Beyond lowering friction for security investigators, and (hopefully) making their jobs better, there's a bigger mission behind Gigasheet. The sentiment is partially captured in this great article by Fredrick Lee:

"What we have in this industry isn’t a skills shortage. It’s a creativity problem in hiring. To close the existing talent gap and attract more candidates to the field, we need to do more to uncover potential applicants from varied backgrounds and skill sets, instead of searching for nonexistent 'unicorn' candidates"  Fredrick Lee, CISO of Gusto

Lee goes on to discuss the security industry's less-than-helpful reputation as an exclusive club full of hackers in dark hoodies, complete with its own jargon that serves as a sort of secret handshake. This leads to hiring from a small, homogeneous pool of talent. The point that really resonated with me is:

We need break down barriers and prioritize potential over pedigree.

I saw this firsthand in my previous 10+ years at Recorded Future building a global team from the ground up. Surprisingly, many of the individuals with the most industry tenure were least creative, and ultimately less successful. While n00bs took a little more training and ramp-up time, more often than not they outperformed the old guard.
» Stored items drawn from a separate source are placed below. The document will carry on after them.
--- src/rtl/rp_asg_ramp_if.sv ---
// Sample/control bundle between an ASG channel and its soft-start ramp stage.
// Member names are seen from the ramp stage: *_i enter the ramp, *_o leave it.
interface rp_asg_ramp_if #(
    parameter int unsigned DW = 14,
    parameter int unsigned GW = 16
);
    logic [DW-1:0] dat_i;
    logic          en_i;
    logic [GW-1:0] set_step_i;
    logic [15:0]   set_rate_i;
    logic [DW-1:0] dat_o;
    logic [GW-1:0] gain_o;
    logic [1:0]    state_o;
    logic          done_o;

    // Ramp stage side.
    modport slave (
        input  dat_i,
        input  en_i,
        input  set_step_i,
        input  set_rate_i,
        output dat_o,
        output gain_o,
        output state_o,
        output done_o
    );

    // Upstream side: ASG channel plus configuration.
    modport master (
        output dat_i,
        output en_i,
        output set_step_i,
        output set_rate_i,
        input  dat_o,
        input  gain_o,
        input  state_o,
        input  done_o
    );
endinterface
I'm convinced there are a lot of very smart analytical minds able but unwelcome to join the cyber security industry. The fact is that comfort with command line interfaces, working with databases, or banging out some python has little correlation with security analyst rigor. Talented individuals should not face today’s daunting hurdles to quickly analyze large data sets (i.e., million or billion row log files). I hope we at Gigasheet can break down some of those barriers.

Likewise, for those industry-seasoned vets, it's still too painful to work with really big data sets. Those super-valuable security ninjas still waste too much time in data preparation and enrichment, especially in the all-too-common scenario where fields and formats do not align exactly. These experts should spend less time on data prep and more time on analysis. We aim to change that.